I was with my boyfriend for almost 2 years. I'm 19 and he is now 22. We were having problems and he broke up with me about six months ago. He said he wanted to travel, just hang out with his friends etc. I found it really hard to move on and I saw him only about once a month.
During Christmas time, I got a message from him, saying how he was in hospital because his heart was playing up and he wanted me to stay with him because he knows I can relax him and make him feel better... I was blown away at the fact he needed my help so I agreed and since that time I have been hearing from him a lot more..
I had started to go out more on the weekends and try to move on with my life, but I still love my ex boyfriend... I think that he knows that I'm able to move on because I tell him what I do, and I feel that he's now trying to keep up with me by telling me he's got heaps of plans on and that he's going to all these places (when we were together he would never step foot in these places).
After I started talking to him again, he brought up the subject of being close friends and having casual sex.
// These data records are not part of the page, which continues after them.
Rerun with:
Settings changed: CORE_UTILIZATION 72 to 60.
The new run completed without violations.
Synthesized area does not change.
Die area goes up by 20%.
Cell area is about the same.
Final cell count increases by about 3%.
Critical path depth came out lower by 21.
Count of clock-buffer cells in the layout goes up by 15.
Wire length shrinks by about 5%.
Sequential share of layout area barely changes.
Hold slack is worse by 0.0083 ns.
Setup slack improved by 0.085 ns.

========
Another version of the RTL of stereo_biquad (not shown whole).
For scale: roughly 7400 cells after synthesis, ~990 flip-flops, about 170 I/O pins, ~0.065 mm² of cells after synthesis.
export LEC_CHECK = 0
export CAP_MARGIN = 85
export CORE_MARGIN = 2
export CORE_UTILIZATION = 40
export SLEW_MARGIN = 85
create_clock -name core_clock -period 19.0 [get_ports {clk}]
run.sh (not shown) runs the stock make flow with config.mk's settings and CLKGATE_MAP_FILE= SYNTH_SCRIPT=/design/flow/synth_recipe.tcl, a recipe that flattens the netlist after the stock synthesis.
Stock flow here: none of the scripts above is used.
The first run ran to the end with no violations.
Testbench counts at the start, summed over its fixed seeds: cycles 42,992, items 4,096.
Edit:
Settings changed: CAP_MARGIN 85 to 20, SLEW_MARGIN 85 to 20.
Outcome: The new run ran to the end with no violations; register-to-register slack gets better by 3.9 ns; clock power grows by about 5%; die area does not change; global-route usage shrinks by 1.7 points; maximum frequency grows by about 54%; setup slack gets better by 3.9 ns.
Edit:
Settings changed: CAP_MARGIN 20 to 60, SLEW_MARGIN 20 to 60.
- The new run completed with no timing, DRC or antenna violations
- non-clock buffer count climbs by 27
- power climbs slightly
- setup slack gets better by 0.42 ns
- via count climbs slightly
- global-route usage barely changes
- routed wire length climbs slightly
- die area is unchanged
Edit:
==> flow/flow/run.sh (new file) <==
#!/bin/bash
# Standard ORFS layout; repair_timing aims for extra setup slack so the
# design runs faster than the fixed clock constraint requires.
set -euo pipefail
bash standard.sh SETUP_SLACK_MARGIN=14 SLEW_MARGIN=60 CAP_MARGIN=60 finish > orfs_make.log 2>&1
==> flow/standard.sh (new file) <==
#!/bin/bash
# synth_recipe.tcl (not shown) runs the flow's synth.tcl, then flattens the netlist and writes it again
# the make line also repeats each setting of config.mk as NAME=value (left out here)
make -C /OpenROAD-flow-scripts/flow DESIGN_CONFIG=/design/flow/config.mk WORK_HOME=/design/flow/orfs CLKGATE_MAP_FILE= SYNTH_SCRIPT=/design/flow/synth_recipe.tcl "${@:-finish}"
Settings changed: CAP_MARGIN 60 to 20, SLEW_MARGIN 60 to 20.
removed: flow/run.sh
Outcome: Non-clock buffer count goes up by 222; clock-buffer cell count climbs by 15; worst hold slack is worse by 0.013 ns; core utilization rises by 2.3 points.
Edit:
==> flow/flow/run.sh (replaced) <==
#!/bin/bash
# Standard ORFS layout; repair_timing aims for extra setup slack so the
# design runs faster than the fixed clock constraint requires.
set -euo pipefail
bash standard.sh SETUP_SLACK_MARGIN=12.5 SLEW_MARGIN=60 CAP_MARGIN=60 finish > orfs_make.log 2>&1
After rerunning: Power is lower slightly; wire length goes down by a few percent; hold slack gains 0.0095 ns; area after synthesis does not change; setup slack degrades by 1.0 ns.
This design comes from an exercise in tuning for small area, a short achievable clock period and few clock cycles on the open sky130 flow, not from production work. In this exercise RTL edits were held to simulation tests only and were not proved equivalent to the original. Power and IR drop assume default switching activity.

Design ieee488_engine, start of the top module:
module ieee488_engine (
    input  wire       clk,
    input  wire       rst,           
    input  wire [4:0] cfg_address,   
    input  wire       atn_in,
    input  wire       dav_in,
    input  wire       ndac_in,
    input  wire       nrfd_in,
    input  wire       eoi_in,
    input  wire       ifc_in,
    input  wire [7:0] data_in,
    output reg        dav_drv,
    output reg        eoi_drv,
    output reg        ndac_drv,
    output reg        nrfd_drv,
    output wire [7:0] data_out,
    output wire       data_talk,     
    output wire       ctrl_talk,     
    output wire       ext_req,
    output wire [3:0] ext_op,
    output wire [3:0] ext_sa,
    output wire [7:0] ext_wdata,
    input  wire       ext_ack,
    input  wire       ext_ok,
    input  wire [7:0] ext_rdata,
    input  wire       ext_last,
    input  wire       ext_eoi,
    output wire [5:0] cmd_len,
    input  wire [4:0] cmd_raddr,
    output wire [7:0] cmd_rdata
);
Size in the first run: about 1100 cells after synthesis, roughly 310 flip-flops, ~83 I/O pins, roughly 0.013 sq mm of cells after synthesis.
export LEC_CHECK = 0
export CAP_MARGIN = 20
export CORE_MARGIN = 2
export CORE_UTILIZATION = 40
export SETUP_SLACK_MARGIN = 2.0
export SLEW_MARGIN = 20
export SYNTH_HIERARCHICAL = 1
export SYNTH_MINIMUM_KEEP_SIZE = 0
create_clock -name core_clock -period 5.0 [get_ports {clk}]
standard.sh (not shown) runs the stock make flow with config.mk's settings and CLKGATE_MAP_FILE= SYNTH_SCRIPT=/design/flow/synth_recipe.tcl, a recipe that flattens the netlist after the stock synthesis.
==> flow/flow/run.sh <==
#!/bin/bash
# The standard layout (the standard.sh: ORFS synthesis to final layout),
# with three changes to how the layout is made:
#  - the port buffers that global placement inserts on every input and output
#    are sky130_fd_sc_hd__buf_1 rather than the cell OpenROAD picks by itself
#    (the resizer still upsizes the ones on critical paths);
#  - clock tree synthesis builds the tree from clkbuf_4 with small sink
#    clusters and adds no dummy loads;
#  - the resizer may not use the slow low-power clock inverters (clkinvlp_*):
#    they are added to the platform's own don't-use cells.
set -euo pipefail
export BUFFER_PORTS_ARGS="-buffer_cell sky130_fd_sc_hd__buf_1"
export CTS_ARGS="-sink_clustering_enable -repair_clock_nets -sink_clustering_size 10 -sink_clustering_max_diameter 50 -buf_list sky130_fd_sc_hd__clkbuf_4 -dont_use_dummy_load"
PLATFORM_DONT_USE="sky130_fd_sc_hd__probe_p_8 sky130_fd_sc_hd__probec_p_8 sky130_fd_sc_hd__lpflow_bleeder_1 sky130_fd_sc_hd__lpflow_clkbufkapwr_1 sky130_fd_sc_hd__lpflow_clkbufkapwr_16 sky130_fd_sc_hd__lpflow_clkbufkapwr_2 sky130_fd_sc_hd__lpflow_clkbufkapwr_4 sky130_fd_sc_hd__lpflow_clkbufkapwr_8 sky130_fd_sc_hd__lpflow_clkinvkapwr_1 sky130_fd_sc_hd__lpflow_clkinvkapwr_16 sky130_fd_sc_hd__lpflow_clkinvkapwr_2 sky130_fd_sc_hd__lpflow_clkinvkapwr_4 sky130_fd_sc_hd__lpflow_clkinvkapwr_8 sky130_fd_sc_hd__lpflow_decapkapwr_12 sky130_fd_sc_hd__lpflow_decapkapwr_3 sky130_fd_sc_hd__lpflow_decapkapwr_4 sky130_fd_sc_hd__lpflow_decapkapwr_6 sky130_fd_sc_hd__lpflow_decapkapwr_8 sky130_fd_sc_hd__lpflow_inputiso0n_1 sky130_fd_sc_hd__lpflow_inputiso0p_1 sky130_fd_sc_hd__lpflow_inputiso1n_1 sky130_fd_sc_hd__lpflow_inputiso1p_1 sky130_fd_sc_hd__lpflow_inputisolatch_1 sky130_fd_sc_hd__lpflow_isobufsrc_1 sky130_fd_sc_hd__lpflow_isobufsrc_16 sky130_fd_sc_hd__lpflow_isobufsrc_2 sky130_fd_sc_hd__lpflow_isobufsrc_4 sky130_fd_sc_hd__lpflow_isobufsrc_8 sky130_fd_sc_hd__lpflow_isobufsrckapwr_16 sky130_fd_sc_hd__lpflow_lsbuf_lh_hl_isowell_tap_1 sky130_fd_sc_hd__lpflow_lsbuf_lh_hl_isowell_tap_2 sky130_fd_sc_hd__lpflow_lsbuf_lh_hl_isowell_tap_4 sky130_fd_sc_hd__lpflow_lsbuf_lh_isowell_4 sky130_fd_sc_hd__lpflow_lsbuf_lh_isowell_tap_1 sky130_fd_sc_hd__lpflow_lsbuf_lh_isowell_tap_2 sky130_fd_sc_hd__lpflow_lsbuf_lh_isowell_tap_4"
bash standard.sh "DONT_USE_CELLS=$PLATFORM_DONT_USE sky130_fd_sc_hd__clkinvlp_2 sky130_fd_sc_hd__clkinvlp_4" finish > standard.log 2>&1
Testbench counts at the start, summed over its fixed seeds: cycles 28,704.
I set down rules for him, that he wasn't allowed to be with anyone else and that he wasn't going to use me because I'm not that type of person. I believe him because he hasn't done anything wrong like that to me ever.
It's been 2 months since he's said that to me and I see him once every couple of weeks but I get text messages from him a couple of times a week.
When I first stayed at his house again, I found it very uncomfortable, and I would always tell myself to not get close to him, not to touch him etc. but now I feel that I'm able to lie on his chest, and he touches my hands etc... it feels just like it used to be. I'm pretty sure I'm able to move on, but I don't know if I should see how this goes, and see if we'll get back together..
I'm really confused because I don't know what to do about it, or what it means. I'm too scared to ask him because I don't want to get hurt again.
A. To be totally honest, I don't think this guy is really committed to a relationship with you. He may very well love you but that's not the same as wanting to be with you in a long-term relationship. He doesn't seem to want to let you go but only reaches out when he needs you. When you appear to be moving on, he tightens his grip again. I really think you'd be better off to see other people and get on with your life. If he changes his attitude, there might be a chance in the future but don't sit around waiting for him in the meantime.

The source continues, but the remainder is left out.